TASK DIRECTIONS> A stretch of the entries below is to be set down exactly, running from the line with "assert_pulse_follows_hold_R4: assert property" through the line with "assert_host_pull_needs_low_card_R3: assert property", both included, and no other line.

Stored items

-----

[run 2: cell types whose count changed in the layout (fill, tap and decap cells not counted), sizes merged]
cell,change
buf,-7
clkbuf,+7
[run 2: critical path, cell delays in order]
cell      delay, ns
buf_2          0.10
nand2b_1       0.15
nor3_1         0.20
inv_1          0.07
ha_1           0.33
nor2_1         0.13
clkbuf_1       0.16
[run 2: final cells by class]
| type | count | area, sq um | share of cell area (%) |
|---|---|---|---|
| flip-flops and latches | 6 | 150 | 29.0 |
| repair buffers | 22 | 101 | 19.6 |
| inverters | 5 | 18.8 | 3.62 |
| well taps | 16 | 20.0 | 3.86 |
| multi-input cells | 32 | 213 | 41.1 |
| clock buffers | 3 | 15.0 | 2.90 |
[src/rtl/od_rep_pkg.sv]
package od_rep_pkg;

  typedef enum logic [1:0] {
    RP_IDLE  = 2'd0,
    RP_WAIT  = 2'd1,
    RP_HOLD  = 2'd2,
    RP_PULSE = 2'd3
  } rep_state_e;

  typedef enum logic {
    SIDE_HOST = 1'b0,
    SIDE_CARD = 1'b1
  } rep_side_e;

endpackage

[src/rtl/od_line_sync.sv]
module od_line_sync #(
  parameter int STAGES = 2
) (
  input  logic clk,
  input  logic rst_n,
  input  logic din,
  output logic lvl,
  output logic fall
);
  logic [STAGES-1:0] sh;
  logic              prev;

  // Lines idle high, so the chain resets to 1 to avoid a false edge.
  always_ff @(posedge clk or negedge rst_n) begin
    if (!rst_n) begin
      sh   <= '1;
      prev <= 1'b1;
    end else begin
      sh   <= {sh[STAGES-2:0], din};
      prev <= sh[STAGES-1];
    end
  end

  assign lvl  = sh[STAGES-1];
  assign fall = prev & ~lvl;
endmodule

[src/rtl/od_rep_timer.sv]
module od_rep_timer #(
  parameter int CW = 6
) (
  input  logic          clk,
  input  logic          rst_n,
  input  logic          load,
  input  logic [CW-1:0] load_val,
  output logic          zero
);
  logic [CW-1:0] cnt;

  always_ff @(posedge clk or negedge rst_n) begin
    if (!rst_n)          cnt <= '0;
    else if (load)       cnt <= load_val;
    else if (cnt != '0)  cnt <= cnt - 1'b1;
  end

  assign zero = (cnt == '0);
endmodule

[src/rtl/od_rep_ctrl.sv]
module od_rep_ctrl
  import od_rep_pkg::*;
#(
  parameter int FALL_DLY  = 50,
  parameter int PULSE_LEN = 25
) (
  input  logic clk,
  input  logic rst_n,
  input  logic enable,
  input  logic host_lvl,
  input  logic host_fall,
  input  logic card_lvl,
  input  logic card_fall,
  output logic host_pull,
  output logic host_drv,
  output logic card_pull,
  output logic card_drv
);
  localparam int MAXV = (FALL_DLY > PULSE_LEN) ? FALL_DLY : PULSE_LEN;
  localparam int CW   = $clog2(MAXV + 1);

  rep_state_e state, state_nx;
  rep_side_e  master, master_nx;
  logic       tmr_load, tmr_zero;
  logic [CW-1:0] tmr_val;
  logic       master_lvl;

  assign master_lvl = (master == SIDE_HOST) ? host_lvl : card_lvl;

  always_comb begin
    state_nx  = state;
    master_nx = master;
    tmr_load  = 1'b0;
    tmr_val   = CW'(FALL_DLY - 1);
    if (!enable) begin
      state_nx = RP_IDLE;
    end else begin
      unique case (state)
        RP_IDLE: begin
          // host wins a tie
          if (host_fall) begin
            state_nx  = RP_WAIT;
            master_nx = SIDE_HOST;
            tmr_load  = 1'b1;
          end else if (card_fall) begin
            state_nx  = RP_WAIT;
            master_nx = SIDE_CARD;
            tmr_load  = 1'b1;
          end
        end
        RP_WAIT: begin
          if (master_lvl)    state_nx = RP_IDLE;
          else if (tmr_zero) state_nx = RP_HOLD;
        end
        RP_HOLD: begin
          if (master_lvl) begin
            state_nx = RP_PULSE;
            tmr_load = 1'b1;
            tmr_val  = CW'(PULSE_LEN - 1);
          end
        end
        RP_PULSE: begin
          if (tmr_zero) state_nx = RP_IDLE;
        end
        default: state_nx = RP_IDLE;
      endcase
    end
  end

  always_ff @(posedge clk or negedge rst_n) begin
    if (!rst_n) begin
      state  <= RP_IDLE;
      master <= SIDE_HOST;
    end else begin
      state  <= state_nx;
      master <= master_nx;
    end
  end

  od_rep_timer #(.CW(CW)) u_timer (
    .clk      (clk),
    .rst_n    (rst_n),
    .load     (tmr_load),
    .load_val (tmr_val),
    .zero     (tmr_zero)
  );

  // The slave is the side opposite the master.
  assign card_pull = (state == RP_HOLD)  && (master == SIDE_HOST);
  assign card_drv  = (state == RP_PULSE) && (master == SIDE_HOST);
  assign host_pull = (state == RP_HOLD)  && (master == SIDE_CARD);
  assign host_drv  = (state == RP_PULSE) && (master == SIDE_CARD);

  assert_one_side_pull_R10: assert property (@(posedge clk) disable iff (!rst_n)
    !(host_pull && card_pull));

  assert_no_fight_R10: assert property (@(posedge clk) disable iff (!rst_n)
    !(host_pull && host_drv) && !(card_pull && card_drv));

  assert_pulse_follows_hold_R4: assert property (@(posedge clk) disable iff (!rst_n)
    $rose(card_drv) |-> $past(card_pull));

  assert_card_pull_needs_low_host_R2: assert property (@(posedge clk) disable iff (!rst_n)
    $rose(card_pull) |-> !$past(host_lvl));

  assert_host_pull_needs_low_card_R3: assert property (@(posedge clk) disable iff (!rst_n)
    $rose(host_pull) |-> !$past(card_lvl));
endmodule
--- src/rtl/dag_alias_dec.sv ---
module dag_alias_dec
  import dag_pkg::*;
#(
  parameter int unsigned        NPTR       = 3,
  parameter logic [ADDR_W-1:0]  ALIAS_BASE = 12'hFD0,
  localparam int unsigned       IW         = (NPTR > 1) ? $clog2(NPTR) : 1
) (
  input  logic [ADDR_W-1:0] addr_i,
  output logic              hit_o,
  output logic [IW-1:0]     idx_o,
  output ind_mode_e         mode_o
);
  localparam logic [ADDR_W-1:0] SPAN = ADDR_W'(NPTR << SLOT_W);

  logic [ADDR_W-1:0] off;
  logic              in_rng;

  always_comb begin
    off    = addr_i - ALIAS_BASE;
    in_rng = (addr_i >= ALIAS_BASE) && (off < SPAN);
    idx_o  = off[SLOT_W +: IW];
    mode_o = ind_mode_e'(off[SLOT_W-1:0]);
    hit_o  = in_rng && (off[SLOT_W-1:0] <= 3'd4);
  end
endmodule

--- src/rtl/dag_ptr_file.sv ---
module dag_ptr_file
  import dag_pkg::*;
#(
  parameter int unsigned  NPTR = 3,
  localparam int unsigned IW   = (NPTR > 1) ? $clog2(NPTR) : 1
) (
  input  logic                   clk_i,
  input  logic                   rst_ni,
  input  logic                   ld_valid_i,
  input  logic [IW-1:0]          ld_sel_i,
  input  logic [ADDR_W-1:0]      ld_lit_i,
  input  logic                   bw_valid_i,
  input  logic [IW-1:0]          bw_sel_i,
  input  logic                   bw_hi_i,
  input  logic [FIELD_W-1:0]     bw_data_i,
  input  logic                   upd_valid_i,
  input  logic [IW-1:0]          upd_sel_i,
  input  logic [ADDR_W-1:0]      upd_val_i,
  input  logic [IW-1:0]          rd_sel_i,
  input  logic                   rd_hi_i,
  output logic [FIELD_W-1:0]     rd_byte_o,
  output logic [NPTR*ADDR_W-1:0] ptr_flat_o
);
  for (genvar g = 0; g < NPTR; g++) begin : g_ptr
    logic [ADDR_W-1:0] ptr_q;
    always_ff @(posedge clk_i or negedge rst_ni) begin
      if (!rst_ni) begin
        ptr_q <= '0;
      end else if (ld_valid_i && ld_sel_i == IW'(g)) begin
        ptr_q <= ld_lit_i;
      end else if (bw_valid_i && bw_sel_i == IW'(g)) begin
        if (bw_hi_i) ptr_q[ADDR_W-1:FIELD_W] <= bw_data_i[PAGE_W-1:0];
        else         ptr_q[FIELD_W-1:0]      <= bw_data_i;
      end else if (upd_valid_i && upd_sel_i == IW'(g)) begin
        ptr_q <= upd_val_i;
      end
    end
    assign ptr_flat_o[g*ADDR_W +: ADDR_W] = ptr_q;
  end

  logic [ADDR_W-1:0] rd_ptr;
  always_comb begin
    rd_ptr = '0;
    if (int'(rd_sel_i) < NPTR) rd_ptr = ptr_flat_o[int'(rd_sel_i)*ADDR_W +: ADDR_W];
    rd_byte_o = rd_hi_i ? FIELD_W'(rd_ptr[ADDR_W-1:FIELD_W]) : rd_ptr[FIELD_W-1:0];
  end
endmodule

--- src/rtl/dag_top.sv ---
module dag_top
  import dag_pkg::*;
#(
  parameter int unsigned        NPTR       = 3,
  parameter logic [ADDR_W-1:0]  ALIAS_BASE = 12'hFD0,
  localparam int unsigned       IW         = (NPTR > 1) ? $clog2(NPTR) : 1
) (
  input  logic               clk_i,
  input  logic               rst_ni,
  input  logic               bank_we_i,
  input  logic [PAGE_W-1:0]  bank_wdata_i,
  input  logic               acc_valid_i,
  input  logic               acc_bank_i,
  input  logic [FIELD_W-1:0] acc_field_i,
  input  logic               acc_write_i,
  input  logic [FIELD_W-1:0] w_i,
  input  logic               ld_valid_i,
  input  logic [IW-1:0]      ld_sel_i,
  input  logic [ADDR_W-1:0]  ld_lit_i,
  input  logic               bw_valid_i,
  input  logic [IW-1:0]      bw_sel_i,
  input  logic               bw_hi_i,
  input  logic [FIELD_W-1:0] bw_data_i,
  input  logic [IW-1:0]      rd_sel_i,
  input  logic               rd_hi_i,
  output logic [ADDR_W-1:0]  addr_o,
  output logic               wr_en_o,
  output logic               rd_zero_o,
  output logic [FIELD_W-1:0] ptr_byte_o
);
  logic [PAGE_W-1:0]      page_q;
  logic [ADDR_W-1:0]      dir_addr, cur_ptr, tgt_addr, new_ptr;
  logic [NPTR*ADDR_W-1:0] ptr_flat;
  logic                   alias_hit, tgt_hit, blocked, moves;
  logic [IW-1:0]          alias_idx, tgt_idx;
  ind_mode_e              alias_mode, tgt_mode;

  always_ff @(posedge clk_i or negedge rst_ni) begin
    if (!rst_ni)        page_q <= '0;
    else if (bank_we_i) page_q <= bank_wdata_i;
  end

  dag_direct u_direct (
    .page_i     (page_q),
    .use_page_i (acc_bank_i),
    .field_i    (acc_field_i),
    .addr_o     (dir_addr)
  );

  dag_alias_dec #(.NPTR(NPTR), .ALIAS_BASE(ALIAS_BASE)) u_dec_src (
    .addr_i (dir_addr),
    .hit_o  (alias_hit),
    .idx_o  (alias_idx),
    .mode_o (alias_mode)
  );

  always_comb begin
    cur_ptr = '0;
    if (int'(alias_idx) < NPTR) cur_ptr = ptr_flat[int'(alias_idx)*ADDR_W +: ADDR_W];
    tgt_addr = cur_ptr;
    new_ptr  = cur_ptr;
    moves    = 1'b0;
    unique case (alias_mode)
      MODE_POSTDEC: begin new_ptr = cur_ptr - ADDR_W'(1); moves = 1'b1; end
      MODE_POSTINC: begin new_ptr = cur_ptr + ADDR_W'(1); moves = 1'b1; end
      MODE_PREINC: begin
        new_ptr  = cur_ptr + ADDR_W'(1);
        tgt_addr = new_ptr;
        moves    = 1'b1;
      end
      MODE_WOFF: tgt_addr = cur_ptr + ADDR_W'(w_i);
      default: ;
    endcase
  end

  // second decode catches a pointer that aims back into the alias window
  dag_alias_dec #(.NPTR(NPTR), .ALIAS_BASE(ALIAS_BASE)) u_dec_tgt (
    .addr_i (tgt_addr),
    .hit_o  (tgt_hit),
    .idx_o  (tgt_idx),
    .mode_o (tgt_mode)
  );

  logic tgt_unused;
  assign tgt_unused = ^{tgt_idx, tgt_mode};

  assign blocked   = alias_hit && tgt_hit;
  assign addr_o    = alias_hit ? tgt_addr : dir_addr;
  assign rd_zero_o = acc_valid_i && blocked;
  assign wr_en_o   = acc_valid_i && acc_write_i && !blocked;

  dag_ptr_file #(.NPTR(NPTR)) u_ptrs (
    .clk_i       (clk_i),
    .rst_ni      (rst_ni),
    .ld_valid_i  (ld_valid_i),
    .ld_sel_i    (ld_sel_i),
    .ld_lit_i    (ld_lit_i),
    .bw_valid_i  (bw_valid_i),
    .bw_sel_i    (bw_sel_i),
    .bw_hi_i     (bw_hi_i),
    .bw_data_i   (bw_data_i),
    .upd_valid_i (acc_valid_i && alias_hit && !blocked && moves),
    .upd_sel_i   (alias_idx),
    .upd_val_i   (new_ptr),
    .rd_sel_i    (rd_sel_i),
    .rd_hi_i     (rd_hi_i),
    .rd_byte_o   (ptr_byte_o),
    .ptr_flat_o  (ptr_flat)
  );
endmodule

-----

EXERCISE ANSWER>
  assert_pulse_follows_hold_R4: assert property (@(posedge clk) disable iff (!rst_n)
    $rose(card_drv) |-> $past(card_pull));

  assert_card_pull_needs_low_host_R2: assert property (@(posedge clk) disable iff (!rst_n)
    $rose(card_pull) |-> !$past(host_lvl));

  assert_host_pull_needs_low_card_R3: assert property (@(posedge clk) disable iff (!rst_n)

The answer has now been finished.